Я помялся, врать не хочется, ответил с осторожным смирением:

– У меня незаконченные дела с инквизицией. Обвиняли в какой-то хрени, уж и не помню… вот и вернулся, чтобы ни одна собака потом не гавкнула, будто скрылся от суда праведного".

– Очень благородно, - громыхнул Беольдр. - Это по-рыцарски!

– Я уже говорил с отцом Дитрихом, - сообщил я.

– Он переговорит с остальными, а уж там, как решит суд.

– Благородно, - повторил Беольдр. - Рыцарь должен быть незапятнанным!

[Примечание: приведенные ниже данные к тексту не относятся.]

--- src/cpu_decode.sv ---
`timescale 1ns/1ps

module cpu_decode import cpu_pkg::*; (
    input  logic      clk,
    input  logic      arst_n,
    input  word_t     instr,
    input  word_t     wr_data,
    output word_t     src_a,
    output word_t     src_b,
    output word_t     imm,
    output alu_op_t   alu_op,
    output logic      alu_use_imm,
    output logic      flag_write,
    output logic      mem_read,
    output logic      mem_write,
    output logic      reg_write,
    output logic      wb_from_pc,
    output reg_addr_t dst
);

    opcode_t   opcode;
    reg_addr_t rs_sel;
    reg_addr_t rt_sel;
    logic      rd_as_a;
    logic      rd_as_b;
    logic      reg_write_raw;
    logic      mem_write_raw;
    word_t     regs [16];

    assign opcode = instr[15:12];
    assign dst    = instr[11:8];

    always_comb begin
        alu_op        = ALU_PASS;
        alu_use_imm   = 1'b0;
        flag_write    = 1'b0;
        mem_read      = 1'b0;
        mem_write_raw = 1'b0;
        reg_write_raw = 1'b0;
        wb_from_pc    = 1'b0;
        rd_as_a       = 1'b0;
        rd_as_b       = 1'b0;
        case (opcode)
            OP_ADD, OP_SUB, OP_XOR: begin
                alu_op        = (opcode == OP_ADD) ? ALU_ADD :
                                (opcode == OP_SUB) ? ALU_SUB : ALU_XOR;
                flag_write    = 1'b1;
                reg_write_raw = 1'b1;
            end
            OP_SLL, OP_SRA, OP_ROR: begin
                alu_op        = (opcode == OP_SLL) ? ALU_SLL :
                                (opcode == OP_SRA) ? ALU_SRA : ALU_ROR;
                alu_use_imm   = 1'b1;
                flag_write    = 1'b1;
                reg_write_raw = 1'b1;
            end
            OP_LW: begin
                alu_op        = ALU_ADD;
                alu_use_imm   = 1'b1;
                mem_read      = 1'b1;
                reg_write_raw = 1'b1;
            end
            OP_SW: begin
                alu_op        = ALU_ADD;
                alu_use_imm   = 1'b1;
                mem_write_raw = 1'b1;
                // Store data comes from rd
                rd_as_b       = 1'b1;
            end
            OP_LLB, OP_LHB: begin
                alu_use_imm   = 1'b1;
                reg_write_raw = 1'b1;
                rd_as_a       = 1'b1;
            end
            OP_PCS: begin
                reg_write_raw = 1'b1;
                wb_from_pc    = 1'b1;
            end
            // Opcodes 3 and 7, branches and HLT change no state here
            default: begin
            end
        endcase
    end

    // No register or memory write while the core is in reset
    assign reg_write = reg_write_raw && arst_n;
    assign mem_write = mem_write_raw && arst_n;

    assign rs_sel = rd_as_a ? dst : instr[7:4];
    assign rt_sel = rd_as_b ? dst : instr[3:0];

    assign src_a = regs[rs_sel];
    assign src_b = regs[rt_sel];

    always_comb begin
        case (opcode)
            // Byte loads keep the other byte of rd
            OP_LLB:  imm = {src_a[15:8], instr[7:0]};
            OP_LHB:  imm = {instr[7:0], src_a[7:0]};
            // Signed word offset, doubled for byte addressing
            OP_LW, OP_SW: imm = {{11{instr[3]}}, instr[3:0], 1'b0};
            default: imm = {12'h000, instr[3:0]};
        endcase
    end

    always_ff @(posedge clk or negedge arst_n) begin
        if (!arst_n) begin
            for (int i = 0; i < 16; i++) begin
                regs[i] <= '0;
            end
        end else if (reg_write) begin
            regs[dst] <= wr_data;
        end
    end

endmodule

--- config.mk ---
export PLATFORM = sky130hd
export DESIGN_NAME = cpu_decode
export DESIGN_NICKNAME = d
export VERILOG_FILES = /design/src/cpu_pkg.sv /design/src/cpu_decode.sv
export SDC_FILE = /design/constraint.sdc
export NUM_CORES = 1
export LEC_CHECK = 0
export BUFFER_PORTS_ARGS = -buffer_cell sky130_fd_sc_hd__clkbuf_2
export CORE_ASPECT_RATIO = 1.2
export CORE_MARGIN = 2
export CORE_UTILIZATION = 63
export CTS_BUF_LIST = sky130_fd_sc_hd__clkbuf_8
export DETAILED_ROUTE_END_ITERATION = 10
export PLACE_DENSITY_LB_ADDON = 0.05
export SLEW_MARGIN = 10
export SYNTH_ARGS = -nofsm -noshare
export SYNTH_HDL_FRONTEND = slang
export SYNTH_SLANG_ARGS = --single-unit
--- constraint.sdc ---
create_clock -name clk -period 3 [get_ports clk]
set_clock_uncertainty 0.05 [all_clocks]
set_input_delay 0.3 -clock clk [delete_from_list [all_inputs] [get_ports clk]]
set_output_delay 0.3 -clock clk [all_outputs]
set_load 0.1 [all_outputs]
===== config.mk =====
export PLATFORM = sky130hd
export DESIGN_NAME = l2_cache
export DESIGN_NICKNAME = d
export VERILOG_FILES = /design/src/lc3b_types.sv /design/src/cache_ctrl_types.sv /design/src/cache_way.sv /design/src/l2_cache.sv /design/src/l2_cache_control.sv /design/src/l2_cache_datapath.sv
export SDC_FILE = /design/constraint.sdc
export NUM_CORES = 2
export LEC_CHECK = 0
export ABC_AREA = 1
export BUFFER_PORTS_ARGS = -buffer_cell sky130_fd_sc_hd__buf_2
export CAP_MARGIN = 15
export CELL_PAD_IN_SITES_DETAIL_PLACEMENT = 1
export CELL_PAD_IN_SITES_GLOBAL_PLACEMENT = 1
export CORE_UTILIZATION = 52
export CTS_CLUSTER_SIZE = 25
export DETAILED_ROUTE_END_ITERATION = 16
export PLACE_DENSITY = 0.78
export SYNTH_ARGS = -nofsm -noshare
export SYNTH_HDL_FRONTEND = slang
export SYNTH_MEMORY_MAX_BITS = 65536
export SYNTH_SLANG_ARGS = --single-unit

===== constraint.sdc =====
create_clock -name clk -period 9.7 [get_ports clk]
set_clock_uncertainty 0.1 [all_clocks]
set_input_delay 0.97 -clock clk [delete_from_list [all_inputs] [get_ports clk]]
set_output_delay 0.97 -clock clk [all_outputs]
set_load 0.03 [all_outputs]

===== src/lc3b_types.sv =====
package lc3b_types;

	localparam int WORD_W     = 16;
	localparam int LINE_W     = 128;
	localparam int LINE_BYTES = LINE_W / 8;
	localparam int TAG_W      = 8;
	localparam int INDEX_W    = 4;
	localparam int OFFSET_W   = 3;

	localparam int NUM_SETS  = 16;
	localparam int TAG_LSB   = 8;
	localparam int INDEX_LSB = 4;  // Also the number of byte address bits in a line

	typedef logic [WORD_W-1:0]     lc3b_word;
	typedef logic [LINE_W-1:0]     lc3b_data;
	typedef logic [TAG_W-1:0]      lc3b_tag;
	typedef logic [INDEX_W-1:0]    lc3b_index;
	typedef logic [OFFSET_W-1:0]   lc3b_offset;  // Word within a line
	typedef logic [LINE_BYTES-1:0] lc3b_line_mask;

endpackage : lc3b_types


===== src/cache_ctrl_types.sv =====
package cache_ctrl_types;

	import lc3b_types::*;

	typedef enum logic [1:0] {
		s_check,
		s_write_back,
		s_allocate
	} cache_state_t;

	typedef struct packed {
		logic line_write;
		logic tag_write;    // Also sets valid
		logic dirty_write;
		logic dirty_in;
	} way_ctrl_t;

	typedef struct packed {
		logic     match;  // Valid and tag equal
		logic     dirty;
		lc3b_tag  tag;
		lc3b_data line;
	} way_status_t;

	typedef struct packed {
		way_ctrl_t way0;
		way_ctrl_t way1;
		logic      lru_write;
		logic      fill_sel;     // 1 selects memory data
		logic      wb_addr_sel;  // 1 selects write-back address
	} dp_ctrl_t;

	typedef struct packed {
		logic hit;
		logic hit_way;
		logic victim_way;
		logic victim_dirty;
	} dp_status_t;

	// Per-way write commands used by the controller
	localparam way_ctrl_t WAY_IDLE = '0;
	localparam way_ctrl_t WAY_HIT_WRITE = '{line_write: 1'b1, tag_write: 1'b0,
		dirty_write: 1'b1, dirty_in: 1'b1};
	localparam way_ctrl_t WAY_FILL = '{line_write: 1'b1, tag_write: 1'b1,
		dirty_write: 1'b1, dirty_in: 1'b0};

endpackage : cache_ctrl_types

Азалинда поглядывала тревожно, помнит вывихи моего рыцарства. А про то, как я не дал ее тете захватить власть в Зорре, долго пересказывали и комментировали во дворце. Говорят, возникали даже дуэли, половина рыцарей сочла, что я - последний скот, нельзя так ни с доблестным рыцарем де Мертцем, ни с сестрой короля Зингильдой.

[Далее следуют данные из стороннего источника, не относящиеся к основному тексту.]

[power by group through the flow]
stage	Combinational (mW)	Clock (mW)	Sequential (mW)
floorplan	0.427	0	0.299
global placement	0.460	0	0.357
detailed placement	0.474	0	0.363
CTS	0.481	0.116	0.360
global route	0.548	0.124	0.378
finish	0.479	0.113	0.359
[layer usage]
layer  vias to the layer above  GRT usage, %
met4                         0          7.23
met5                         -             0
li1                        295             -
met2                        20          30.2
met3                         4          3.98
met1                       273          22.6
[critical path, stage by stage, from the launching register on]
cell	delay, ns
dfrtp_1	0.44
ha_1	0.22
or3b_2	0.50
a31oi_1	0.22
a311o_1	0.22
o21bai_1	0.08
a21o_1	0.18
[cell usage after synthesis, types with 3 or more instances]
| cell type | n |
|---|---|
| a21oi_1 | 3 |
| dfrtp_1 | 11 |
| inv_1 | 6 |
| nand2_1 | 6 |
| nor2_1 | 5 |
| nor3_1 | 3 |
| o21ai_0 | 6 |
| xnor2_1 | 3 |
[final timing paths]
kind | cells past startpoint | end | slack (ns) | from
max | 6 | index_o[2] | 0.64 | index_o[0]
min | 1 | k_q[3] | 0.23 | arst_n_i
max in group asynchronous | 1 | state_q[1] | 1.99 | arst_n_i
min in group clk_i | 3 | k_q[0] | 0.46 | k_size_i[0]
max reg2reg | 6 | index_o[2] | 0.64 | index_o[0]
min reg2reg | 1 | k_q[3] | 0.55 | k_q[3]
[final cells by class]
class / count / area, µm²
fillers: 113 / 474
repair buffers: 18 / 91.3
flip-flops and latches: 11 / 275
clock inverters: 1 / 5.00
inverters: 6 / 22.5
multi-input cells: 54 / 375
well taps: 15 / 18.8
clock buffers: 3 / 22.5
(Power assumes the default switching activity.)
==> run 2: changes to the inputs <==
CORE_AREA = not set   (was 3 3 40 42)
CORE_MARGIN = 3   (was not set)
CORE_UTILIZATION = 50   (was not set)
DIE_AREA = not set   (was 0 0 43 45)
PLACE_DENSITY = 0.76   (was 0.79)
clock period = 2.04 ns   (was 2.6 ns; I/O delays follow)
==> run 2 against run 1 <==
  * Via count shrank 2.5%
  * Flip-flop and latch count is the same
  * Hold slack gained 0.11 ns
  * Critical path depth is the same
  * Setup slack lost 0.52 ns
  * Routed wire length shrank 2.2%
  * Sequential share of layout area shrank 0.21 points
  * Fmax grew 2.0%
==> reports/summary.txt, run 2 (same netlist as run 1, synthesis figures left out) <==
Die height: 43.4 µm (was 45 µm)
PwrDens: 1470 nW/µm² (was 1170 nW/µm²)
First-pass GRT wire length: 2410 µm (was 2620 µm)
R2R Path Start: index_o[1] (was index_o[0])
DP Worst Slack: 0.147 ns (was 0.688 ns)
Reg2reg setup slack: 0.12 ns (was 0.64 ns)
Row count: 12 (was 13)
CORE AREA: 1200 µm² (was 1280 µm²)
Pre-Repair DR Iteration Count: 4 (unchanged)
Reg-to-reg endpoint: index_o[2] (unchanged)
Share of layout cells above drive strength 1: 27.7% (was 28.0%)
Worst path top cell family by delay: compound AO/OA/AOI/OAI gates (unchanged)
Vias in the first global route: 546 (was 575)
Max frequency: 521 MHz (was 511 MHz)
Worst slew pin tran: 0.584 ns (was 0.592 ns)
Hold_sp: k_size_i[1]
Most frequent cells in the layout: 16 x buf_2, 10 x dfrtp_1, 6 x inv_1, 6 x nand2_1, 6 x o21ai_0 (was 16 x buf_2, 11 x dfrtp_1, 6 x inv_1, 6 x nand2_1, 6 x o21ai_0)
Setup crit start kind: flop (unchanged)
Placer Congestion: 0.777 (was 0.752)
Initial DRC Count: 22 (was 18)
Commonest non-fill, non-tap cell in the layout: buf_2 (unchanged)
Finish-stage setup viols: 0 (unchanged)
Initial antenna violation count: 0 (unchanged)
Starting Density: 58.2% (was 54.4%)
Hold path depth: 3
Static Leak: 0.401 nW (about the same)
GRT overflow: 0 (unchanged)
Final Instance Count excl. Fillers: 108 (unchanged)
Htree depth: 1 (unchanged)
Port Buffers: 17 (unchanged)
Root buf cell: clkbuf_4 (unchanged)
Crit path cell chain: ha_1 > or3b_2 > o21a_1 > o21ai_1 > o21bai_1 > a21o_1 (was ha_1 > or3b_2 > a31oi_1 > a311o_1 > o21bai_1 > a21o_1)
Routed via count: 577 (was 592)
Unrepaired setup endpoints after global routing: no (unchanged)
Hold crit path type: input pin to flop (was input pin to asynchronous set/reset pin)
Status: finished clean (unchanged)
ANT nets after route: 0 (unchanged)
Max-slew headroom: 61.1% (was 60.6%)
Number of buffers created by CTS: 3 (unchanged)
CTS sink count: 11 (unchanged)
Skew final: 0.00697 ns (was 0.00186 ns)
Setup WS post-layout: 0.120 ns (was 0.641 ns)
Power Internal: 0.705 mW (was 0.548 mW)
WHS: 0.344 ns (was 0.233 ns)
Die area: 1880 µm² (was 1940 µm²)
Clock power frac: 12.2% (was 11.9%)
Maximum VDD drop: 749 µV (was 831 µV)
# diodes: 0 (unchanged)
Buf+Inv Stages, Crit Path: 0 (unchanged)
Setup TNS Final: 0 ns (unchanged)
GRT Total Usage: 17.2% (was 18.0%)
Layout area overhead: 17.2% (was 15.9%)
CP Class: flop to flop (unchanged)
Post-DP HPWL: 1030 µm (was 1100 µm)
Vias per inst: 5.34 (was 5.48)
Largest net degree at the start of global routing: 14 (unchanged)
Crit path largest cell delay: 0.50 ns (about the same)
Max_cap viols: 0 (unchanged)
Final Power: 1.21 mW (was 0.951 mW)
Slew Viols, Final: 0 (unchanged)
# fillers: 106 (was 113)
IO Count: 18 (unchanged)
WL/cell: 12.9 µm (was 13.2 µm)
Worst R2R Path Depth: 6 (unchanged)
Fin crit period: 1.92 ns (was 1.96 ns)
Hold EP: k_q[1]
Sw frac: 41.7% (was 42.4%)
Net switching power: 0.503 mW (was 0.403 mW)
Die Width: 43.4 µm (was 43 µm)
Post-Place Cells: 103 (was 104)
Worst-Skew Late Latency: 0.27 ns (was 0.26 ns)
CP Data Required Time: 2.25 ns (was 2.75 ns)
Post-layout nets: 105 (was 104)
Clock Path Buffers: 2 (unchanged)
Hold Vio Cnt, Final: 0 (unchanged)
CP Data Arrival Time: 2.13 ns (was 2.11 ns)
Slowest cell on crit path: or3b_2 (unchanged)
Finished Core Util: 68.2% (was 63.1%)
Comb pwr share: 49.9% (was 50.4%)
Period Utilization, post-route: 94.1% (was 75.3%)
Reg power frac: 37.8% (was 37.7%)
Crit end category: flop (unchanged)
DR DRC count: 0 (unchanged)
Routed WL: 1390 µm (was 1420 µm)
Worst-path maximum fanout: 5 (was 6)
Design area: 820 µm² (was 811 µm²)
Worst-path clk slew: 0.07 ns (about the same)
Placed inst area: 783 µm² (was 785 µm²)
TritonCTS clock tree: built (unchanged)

– Планируешь остаться в Зорре? - спросил Беольдр.

– Нет-нет, - ответил я поспешно, - у меня и там куча неоконченных дел… Мечусь вон, как загнанный заяц.

– Это хорошо, - сказал Беольдр одобряюще. - Рыцарь, пока молод, должен стремиться повидать свет и не обрастать имуществом.

Я спросил осторожно:

– А Ее Величество, королева Шартреза?

Беольдр вздохнул, я впервые увидел, как его лицо дрогнуло, а взгляд скользнул в сторону, словно стыдясь за своего хозяина. Азалинда тоже вздохнула, на ее лицо набежала печаль.

– Поднялась в башню, - произнесла она тихо. - Там, на самом верху, есть крохотная комната с распятием. Шартреза поклялась, что не выйдет оттуда, пока ее супруг не вернется. А если умрет, то и она… умрет.

Мои кулаки сжались, я сглотнул ком в горле и спросил больше для того, чтобы увести разговор в сторону:

– Мои высокородные друзья - сэр Ланселот, Бернард. Асмер… они в Зорре?

– Да, - коротко ответил Беольдр. - Повидайся с ними обязательно.

Я поднялся, отвесил обоим почтительный поклон.

– Не смею отрывать ваше высокое внимание. Государственные дела - превыше всего.